The Court does not, at this juncture, make any findings in this regard. All the Court today concludes is that to the extent there is a factual dispute between the parties about whether or not Plaintiff was properly personally served with the moving papers, and to the extent that such a dispute comes down to the credibility of Plaintiff versus the credibility of Ms. Chavez (who signed the proof of service), Plaintiff's own litigation tactics have weakened his credibility to the point that Ms. Chavez is more credible on this issue.

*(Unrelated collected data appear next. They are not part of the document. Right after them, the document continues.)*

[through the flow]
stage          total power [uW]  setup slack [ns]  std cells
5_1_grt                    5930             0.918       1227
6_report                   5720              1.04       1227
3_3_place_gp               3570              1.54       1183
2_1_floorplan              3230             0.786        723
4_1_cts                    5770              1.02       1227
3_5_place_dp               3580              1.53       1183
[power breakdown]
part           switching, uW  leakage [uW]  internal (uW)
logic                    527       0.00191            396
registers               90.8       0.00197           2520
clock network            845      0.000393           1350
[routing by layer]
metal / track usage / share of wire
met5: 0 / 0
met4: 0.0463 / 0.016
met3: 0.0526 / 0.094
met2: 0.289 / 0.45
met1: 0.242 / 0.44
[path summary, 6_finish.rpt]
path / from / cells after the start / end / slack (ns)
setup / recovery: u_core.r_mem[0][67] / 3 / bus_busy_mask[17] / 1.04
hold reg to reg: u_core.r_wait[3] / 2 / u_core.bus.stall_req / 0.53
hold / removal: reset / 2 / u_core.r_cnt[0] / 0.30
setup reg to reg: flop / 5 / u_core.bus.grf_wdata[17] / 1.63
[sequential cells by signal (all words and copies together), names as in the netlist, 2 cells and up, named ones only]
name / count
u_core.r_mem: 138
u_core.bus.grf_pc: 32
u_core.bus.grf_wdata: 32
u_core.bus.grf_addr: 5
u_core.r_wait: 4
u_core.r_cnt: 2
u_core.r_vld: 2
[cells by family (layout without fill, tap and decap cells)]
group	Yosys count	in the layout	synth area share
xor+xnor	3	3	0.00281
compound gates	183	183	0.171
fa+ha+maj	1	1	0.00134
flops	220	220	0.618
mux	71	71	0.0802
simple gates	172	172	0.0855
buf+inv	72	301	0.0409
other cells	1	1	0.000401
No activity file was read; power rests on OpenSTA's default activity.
==> config.mk <==
export PLATFORM = sky130hd
export DESIGN_NAME = fifo_wr_gen
export DESIGN_NICKNAME = d
export VERILOG_FILES = /design/src/rtl/fifo_test_pkg.sv /design/src/rtl/sync_2ff.sv /design/src/rtl/fifo_wr_gen.sv
export SDC_FILE = /design/constraint.sdc
export NUM_CORES = 1
export LEC_CHECK = 0
export ABC_AREA = 1
export BUFFER_PORTS_ARGS = -buffer_cell sky130_fd_sc_hd__buf_2
export CAP_MARGIN = 20
export CORE_AREA = 4 4 84 86
export DETAILED_ROUTE_END_ITERATION = 12
export DIE_AREA = 0 0 88 90
export GPL_ROUTABILITY_DRIVEN = 0
export PLACE_DENSITY = 0.53
export SKIP_CTS_REPAIR_TIMING = 1
export SYNTH_ARGS = -nofsm -noshare
export SYNTH_HDL_FRONTEND = slang
export SYNTH_SLANG_ARGS = --single-unit
==> constraint.sdc <==
create_clock -name wr_clk -period 1.85 [get_ports wr_clk]
set_input_delay 0.37 -clock wr_clk [delete_from_list [all_inputs] [get_ports wr_clk]]
set_output_delay 0.37 -clock wr_clk [all_outputs]
set_load 0.02 [all_outputs]
**src/rtl/cardinal_ring_router.sv**
```systemverilog
// Three-port (cw/ccw/PE) ring router; polarity time-multiplexes even/odd VCs over one-entry buffers.
// Capture to send is 2 cycles without contention; a full buffer holds ri=0 / so=1 until drained, nothing is dropped.
module cardinal_ring_router #(
    parameter int DATA_W = 64
) (
    input  logic              clk,
    input  logic              reset,
    output logic              polarity,
    input  logic              cwsi,
    input  logic              ccwsi,
    input  logic              pesi,
    output logic              cwri,
    output logic              ccwri,
    output logic              peri,
    input  logic [0:DATA_W-1] cwdi,
    input  logic [0:DATA_W-1] ccwdi,
    input  logic [0:DATA_W-1] pedi,
    output logic              cwso,
    output logic              ccwso,
    output logic              peso,
    input  logic              cwro,
    input  logic              ccwro,
    input  logic              pero,
    output logic [0:DATA_W-1] cwdo,
    output logic [0:DATA_W-1] ccwdo,
    output logic [0:DATA_W-1] pedo
);
    localparam int NP = 3;
    typedef logic [0:DATA_W-1] pkt_t;

    // Per output: requester A (ring input, favoured after reset) and requester B.
    localparam logic [1:0] SRC_A [NP] = '{2'd0, 2'd1, 2'd0};
    localparam logic [1:0] SRC_B [NP] = '{2'd2, 2'd2, 2'd1};

    logic          pol_q, pol_d;
    logic          ivc;
    logic [1:0]    in_vld_q  [NP];
    logic [1:0]    in_vld_d  [NP];
    pkt_t          in_dat_q  [NP][2];
    pkt_t          in_dat_d  [NP][2];
    logic [1:0]    out_vld_q [NP];
    logic [1:0]    out_vld_d [NP];
    pkt_t          out_dat_q [NP][2];
    pkt_t          out_dat_d [NP][2];
    logic [1:0]    ptr_q     [NP];
    logic [1:0]    ptr_d     [NP];

    logic [NP-1:0] si, ro, ri, so;
    logic [NP-1:0] req_a, req_b, gnt_a, gnt_b;
    logic [NP-1:0] dst_oh [NP];
    pkt_t          di     [NP];
    pkt_t          dout   [NP];
    pkt_t          fwd    [NP];

    assign si    = {pesi, ccwsi, cwsi};
    assign ro    = {pero, ccwro, cwro};
    assign di[0] = cwdi;
    assign di[1] = ccwdi;
    assign di[2] = pedi;
    assign ivc   = ~pol_q;

    assign polarity = pol_q;
    assign {peri, ccwri, cwri} = ri;
    assign {peso, ccwso, cwso} = so;
    assign cwdo  = dout[0];
    assign ccwdo = dout[1];
    assign pedo  = dout[2];

    always_comb begin
        for (int x = 0; x < NP; x++) begin
            ri[x]   = ~in_vld_q[x][pol_q];
            so[x]   = out_vld_q[x][pol_q];
            dout[x] = so[x] ? out_dat_q[x][pol_q] : '0;
        end
    end

    // Route the internal-phase VC of every input and arbitrate each output.
    always_comb begin
        for (int x = 0; x < NP; x++) begin
            fwd[x]    = in_dat_q[x][ivc];
            dst_oh[x] = '0;
            if (x == NP - 1) begin
                dst_oh[x] = fwd[x][1] ? 3'b010 : 3'b001;
            end else if (fwd[x][8:15] == 8'h00) begin
                dst_oh[x] = 3'b100;
            end else begin
                dst_oh[x][x]  = 1'b1;
                fwd[x][8:15]  = fwd[x][8:15] >> 1;
            end
        end
        for (int y = 0; y < NP; y++) begin
            req_a[y] = in_vld_q[SRC_A[y]][ivc] && dst_oh[SRC_A[y]][y];
            req_b[y] = in_vld_q[SRC_B[y]][ivc] && dst_oh[SRC_B[y]][y];
            gnt_b[y] = !out_vld_q[y][ivc] && req_b[y] && (!req_a[y] || ptr_q[y][ivc]);
            gnt_a[y] = !out_vld_q[y][ivc] && req_a[y] && !gnt_b[y];
        end
    end

    always_comb begin
        pol_d     = ~pol_q;
        in_vld_d  = in_vld_q;
        in_dat_d  = in_dat_q;
        out_vld_d = out_vld_q;
        out_dat_d = out_dat_q;
        ptr_d     = ptr_q;
        for (int x = 0; x < NP; x++) begin
            if (si[x] && ri[x]) begin
                in_vld_d[x][pol_q] = 1'b1;
                in_dat_d[x][pol_q] = di[x];
            end
            if (so[x] && ro[x]) begin
                out_vld_d[x][pol_q] = 1'b0;
            end
        end
        for (int y = 0; y < NP; y++) begin
            if (gnt_a[y] || gnt_b[y]) begin
                out_vld_d[y][ivc] = 1'b1;
                out_dat_d[y][ivc] = gnt_b[y] ? fwd[SRC_B[y]] : fwd[SRC_A[y]];
                if (gnt_b[y]) begin
                    in_vld_d[SRC_B[y]][ivc] = 1'b0;
                end else begin
                    in_vld_d[SRC_A[y]][ivc] = 1'b0;
                end
                if (req_a[y] && req_b[y]) begin
                    ptr_d[y][ivc] = ~ptr_q[y][ivc];
                end
            end
        end
    end

    always_ff @(posedge clk or negedge reset) begin
        if (!reset) begin
            pol_q <= 1'b0;
            for (int x = 0; x < NP; x++) begin
                in_vld_q[x]  <= '0;
                out_vld_q[x] <= '0;
                ptr_q[x]     <= '0;
                for (int v = 0; v < 2; v++) begin
                    in_dat_q[x][v]  <= '0;
                    out_dat_q[x][v] <= '0;
                end
            end
        end else begin
            pol_q     <= pol_d;
            in_vld_q  <= in_vld_d;
            in_dat_q  <= in_dat_d;
            out_vld_q <= out_vld_d;
            out_dat_q <= out_dat_d;
            ptr_q     <= ptr_d;
        end
    end
endmodule

```
**config.mk**
```make
export PLATFORM = sky130hd
export DESIGN_NAME = cardinal_ring_router
export DESIGN_NICKNAME = d
export VERILOG_FILES = /design/src/rtl/cardinal_ring_router.sv
export SDC_FILE = /design/constraint.sdc
export NUM_CORES = 1
export LEC_CHECK = 0
export CORE_MARGIN = 1.5
export CORE_UTILIZATION = 45
export DETAILED_ROUTE_END_ITERATION = 8
export GPL_TIMING_DRIVEN = 0
export PLACE_DENSITY = 0.71
export SETUP_SLACK_MARGIN = 0.1
export SYNTH_ARGS = -nofsm -noshare
export SYNTH_HDL_FRONTEND = slang
export SYNTH_SLANG_ARGS = --single-unit
export TNS_END_PERCENT = 10
```
**constraint.sdc**
```tcl
create_clock -name clk -period 4.5 [get_ports clk]
set_clock_uncertainty 0.05 [all_clocks]
set_input_delay 0.9 -clock clk [delete_from_list [all_inputs] [get_ports clk]]
set_output_delay 0.9 -clock clk [all_outputs]
set_load 0.05 [all_outputs]
```
; After elaboration in Yosys (flattened, before gate mapping)
; Index checks and enable logic that the tools add are counted.
[op_classes]
reduce_logical = 51
n_lt_le_gt_ge = 8
n_bitwise = 26
n_mux = 97
[ops]
columns = op, n
row1 = $mux 64, 26
row2 = $bwmux 128, 6
row3 = $demux 64 s1, 2
row4 = $mux 2, 19
row5 = $mux 1, 35
row6 = $logic_and 1x1->1, 31
row7 = $and 2x2->2, 9
row8 = $logic_not 8->1, 2
row9 = $mux 8, 2
row10 = $or 2x2->2, 6
row11 = $logic_not 1->1, 9
row12 = $mux 4, 2
row13 = $not 1->1, 7
row14 = $bwmux 2, 3
row15 = $logic_or 1x1->1, 6
row16 = $reduce_and 2->1, 3
row17 = $ge 2x2->1 const B, 2
row18 = $lt 1x2->1 const B, 2
row19 = $lt 2x1->1 const B, 2
row20 = $not 1->2, 2
row21 = $not 2->2, 2
row22 = $demux 1 s1, 2
row23 = $ge 1x1->1 const B, 2
[word_totals]
wordCells = 204
ff_bits = 787
inputBits = 200
out_inout_bits = 199

; Longest topological paths before layout
[logic_depth]
depth_word = 21
mapped_depth = 10
ltp_nobuf = 5

; Least setup slack after synthesis
; No wires, ideal clock.
[synth_timing]
path_kind = flip-flop to output port
startpoint = register pol_q, in the netlist polarity
endpoint = output port ccwri
slack_ps = 319
path_stages_with_launch = 9
n_path_buf = 7
t_arrival_ps = 3231
cell_sequence = dfrtp_1 > buf_2 > buf_2 > buf_2 > buf_2 > buf_1 > clkbuf_1 > buf_1 > mux2i_1
[synth_between]
elab_chain_len = 3
[synth_lines]
columns = item, line
row1 = "start, declared", 35  ; logic pol_q, pol_d;
row2 = "start signal, assigned", 144  ; pol_q <= pol_d;
row3 = $mux 1 (not written as such) (2 in series), 71  ; ri[x] = ~in_vld_q[x][pol_q];
row4 = $not 1->1, 71
row5 = "end, declared", 13  ; output logic ccwri,
; Every way passes these cells. The select of a mux whose other input is x is not followed.

; Worst setup path after layout
; Ends and elaborated chain as after synthesis.

==> results.cfg <==
[synthesis]
ys_seq_elements = 787
ys_async_sr_fraction_pct = 100.0
synthAdderAreaFrac_pct = 0
synth-xor-area-share_pct = 0.1446
synthCells = 2858
synth_nets = 3058
synth_top_area_share_pct = 54.20
synth-warning-count = 0
syn_area_per_cell_sq_um = 12.71
yosys.area_share.simple_pct = 7.582
yosys.cell_types.count = 52
synth_compound_area_share_pct = 6.032
ys_top_cells_by_area = dfrtp_1 (54%), mux2_2 (18%), mux2i_1 (11%)
synth_top_family_by_area = multiplexers
synth.yosys.seq_area_share_pct = 54.20
yosys.area.top_type = dfrtp_1
muxShareOfSynthArea_pct = 29.39
synth_edf_count = 0
syn_area_sq_mm = 0.03634
synth-main-ff-cell = dfrtp_1

[floorplan]
dieArea_sq_mm = 0.08247
num_rows = 104
start_util_pct = 45.26
die_y_um = 287.2
core_sq_mm = 0.08029
ios = 399
die_w_um = 287.2

[final_layout]
layout.nets = 3550
final_cell_mix = dfrtp_1 (787), mux2_2 (585), mux2i_1 (383)
syn_to_final_growth_pct = 23.36
final_common_cell = dfrtp_1
layout-drive-gt1-share_pct = 27.52

[timing]
finalSetupViolCount = 0
final_max_slew_viol_count = 0
period_share_pct = 99.40
tightest_slew_ns = 1.445
fin_ws_ns = 0.02682
period_needed_ns = 4.473
fmax_ghz = 0.2236
rsz0062_at_grt = true
finalHoldViolCount = 0
max_slew_margin_pct = 3.685

[routing]
routed_wl_um = 117500
first_iter_violations = 1966
postRouteAntennaNets = 0
routed_via_density = 5.713
wl_per_cell_um = 26.27
via_count = 25559
drt_pass1_iterations = 8
drc = 0

[place]
place_ws_ns = -1.412
gp_congestion = 0.8927
io_buffers = 398
hpwl_um = 84710

[job]
maxCapViolations = 0

[global_routing]
overflow = 0
grt_start_max_net_pins = 123
globalRouteTotalUtil_pct = 28.30
grt_pass1_wl_um = 171200
antenna_found_initial = 14
grt_pass1_vias = 26199

[setup_path]
end_kind = output port
ff2ff_path_depth = 7
arrival_ns = 3.52
critical_path_class = register to output port
startpoint = polarity
r2r_start = in_dat_q[304]
crit_path_max_fanout = 19
worstPathRequired_ns = 3.55
endpoint = ccwri
r2r_slack_ns = 0.17
worstReg2RegEnd = out_dat_q[288]
critPathLaunchType = register

[clock_network]
cts.hold.buffers_added = 0
cts_tree = done
cts-root-buf = clkbuf_16
path_clk_slew_ns = 0.06
clockBufferDepth = 3
cts_buffers = 85
insertion_delay_ns = 0.64
cts_sinks = 787
htree_levels = 3

[outcome]
outcome = completed

[power]
peakVddDrop_v = 0.0004070
power_density_mw_per_mm2 = 713.8
finalPower_mw = 32.00
p_leak_nw = 21.48

[hold_path]
worstHoldPathType = input port to async pin
-- report_power, final --
group	internal, mW	leakage [nW]	switching (mW)
registers	10.3	9.50	1.83
clock network	4.05	1.33	2.83
logic	5.30	10.7	7.69
total	19.6	21.5	12.4
-- logic make-up (layout without fill, tap and decap cells) --
group,Yosys count,after routing
flops,787,787
simple gates,578,578
xor+xnor,6,6
buf+inv,226,773
mux,994,994
compound gates,267,267
other cells,0,9
-- synth_stat cells (6+ instances only) --
library cell  instances
nor2_1              243
a32oi_1              15
buf_6                 7
a211o_1              11
nor3_1               15
buf_1                 7
nand3_1               6
o31ai_1              94
and2_1               60
mux2_2              585
and2_0               37
a211oi_1              9
nor2b_1              71
o21ai_0              18
a21oi_1               9
dfrtp_1             787
clkbuf_1            149
nand2_1             110
o21ai_1              10
and2b_1               6
buf_2                44
a221o_1              88
mux2i_1             409
inv_1                17
-- flip-flops by register name (all words and copies together), names as in the netlist --
name / flops
out_dat_q: 384
ptr_q: 6
in_dat_q: 384
polarity: 1
out_vld_q: 6
in_vld_q: 6
-- critical path: stages (launching register included) --
cell	delay, ns
dfrtp_1	0.46
buf_2	0.26
buf_4	0.22
buf_4	0.21
buf_8	0.25
clkbuf_8	0.26
buf_2	0.32
mux2i_2	0.45
clkdlybuf4s18_2	0.43
-- cell type report --
type,instances,area [sq um]
sequential,787,19690
tap,1060,1326
buffer,207,1094
multi-input combinational,1845,15810
clock buffer,122,2459
fill,6815,35460
timing repair buffer,407,4124
antenna,9,22.52
clock inverter,20,234.0
inverter,17,63.81
-- per-stage QoR --
step	utilization [%]	cells	hold slack [ns]	setup TNS, ns	area (sq um)
finish	55.83	4474	0.1327	0	44830
global route	55.83	4471	0.1384	0	44820
CTS	55.76	4464	0.1105	0	44770
detailed placement	52.13	4323	0.4149	-193.19	41850
global placement	51.87	4316	0.4078	-	41650
floorplan	-	2858	0.3948	0	36340
-- layer usage --
| metal | global-route usage [%] | routed length (um) | vias to the layer above |
|---|---|---|---|
| met3 | 5.841 | 8099 | 205 |
| met2 | 46.37 | 56370 | 915 |
| met4 | 10.95 | 4057 | 10 |
| li1 | - | - | 11209 |
| met1 | 36.86 | 48940 | 13220 |
| met5 | 0 | 54 | - |
-- worst min-delay path by stage --
stage	end	slack, ns	cells past startpoint
detailed placement	out_dat_q[321]	0.41	2
CTS	in_dat_q[59]	0.11	1
global placement	out_dat_q[355]	0.41	2
floorplan	ptr_q[4]	0.39	1
finish	in_dat_q[59]	0.13	1
global route	in_dat_q[122]	0.14	1
-- timing repair --
| action | 4_1_cts | 5_1_grt |
|---|---|---|
| buffers inserted | 1 | 0 |
| pin swaps | 0 | 0 |
| resized for setup | 541 | 21 |
| endpoints found under the setup margin | 198 | 89 |
No activity file was read; power rests on OpenSTA's default activity.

Therefore, the Court FINDS that the motion was properly served.
Similarly, Plaintiff argues that 'Defendants counsel Daniel Dire refused to meet, he called Plaintiff to threaten Plaintiff, Defendants counsel has not tried to conduct a substantive meet and confer in person or by telephone, and continues to explicitly refuse to meet and confer under any circumstance.' (ROA 349, p. 13:21-25 (emphasis in original).) As it appears to the Court the Plaintiff is placing deliberate 'roadblocks' to communication and engaging in a 'scorched earth' litigation style that makes meet and confer efforts generally futile, Plaintiff lacks credibility when arguing that it is counsel that is refusing to engage in a substantive meet and confer.

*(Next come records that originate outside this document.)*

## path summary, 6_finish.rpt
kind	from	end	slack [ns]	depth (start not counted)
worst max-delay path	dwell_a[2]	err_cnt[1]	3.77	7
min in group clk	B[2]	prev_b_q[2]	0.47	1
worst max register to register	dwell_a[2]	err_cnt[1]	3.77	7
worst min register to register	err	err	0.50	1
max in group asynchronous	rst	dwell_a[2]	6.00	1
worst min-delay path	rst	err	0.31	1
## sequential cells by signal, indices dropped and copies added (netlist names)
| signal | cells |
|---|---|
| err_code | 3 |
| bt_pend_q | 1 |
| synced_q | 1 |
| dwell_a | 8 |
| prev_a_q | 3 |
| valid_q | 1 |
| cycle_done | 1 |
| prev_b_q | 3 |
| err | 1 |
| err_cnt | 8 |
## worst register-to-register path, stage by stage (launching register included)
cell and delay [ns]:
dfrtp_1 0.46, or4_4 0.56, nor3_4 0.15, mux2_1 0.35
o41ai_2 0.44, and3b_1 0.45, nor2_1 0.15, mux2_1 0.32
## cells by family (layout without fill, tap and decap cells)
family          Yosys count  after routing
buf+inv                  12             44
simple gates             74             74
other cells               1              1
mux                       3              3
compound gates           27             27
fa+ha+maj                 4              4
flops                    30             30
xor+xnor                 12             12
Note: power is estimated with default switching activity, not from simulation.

To be blunt, to a legally-trained eye the 103-page First Amended Complaint fits with many of the characterizations it has been given by defense counsel as '[something that] reads more like a continuous loop of journal entries rather than a legal complaint' (ROA 274, p. 3:12-13) and 'a rambling, disjointed complaint filled with political narrative and intrigue...' (ROA 363, p. 5:2-3). And, as such, the arguments raised by the defendants are not without some merit, credibility, and persuasive value. But, as this Court previously represented to the parties when Plaintiff was demurring to an Answer that has been filed by one of the defendants, the legal standard for surviving a demurrer is quite liberal and, at the early stage of a lawsuit when a demurrer occurs, some amount of grace is afforded those litigants who are untrained in the nuances and rigors of the practice of law. It is for this reason that, even if Plaintiff's claims are much less than crystal clear, all that is necessary is that they state some facts that give rise to a cause of action to survive demurrer. (Weil and Brown, California Practice Guide: Civil Procedure Before Trial (The Rutter Group, 2023) § 7:41, citing Quelimane Co., Inc. v. Stewart Title Guar. Co. (1998) 19 Cal.4th 26, 38-39, also citing New Livable Calif. v. Association of Bay Area Governments (2020) 59 Cal.App.5th 709, 714-715, also citing Adelman v. Associated Int'l Ins. Co. (2001) 90 Cal.App.4th 352, 359, also citing Sheehan v. San Francisco 49ers, Ltd. (2009) 45 Cal.4th 992, 998 (emphasis in original).) Unless the ruling(s) above indicate that an appearance is necessary, parties who wish to submit, who are satisfied with the above tentative ruling(s), and/or who do not otherwise wish to argue the motion(s) are encouraged to give notice to the Court and each other of their intention not to appear.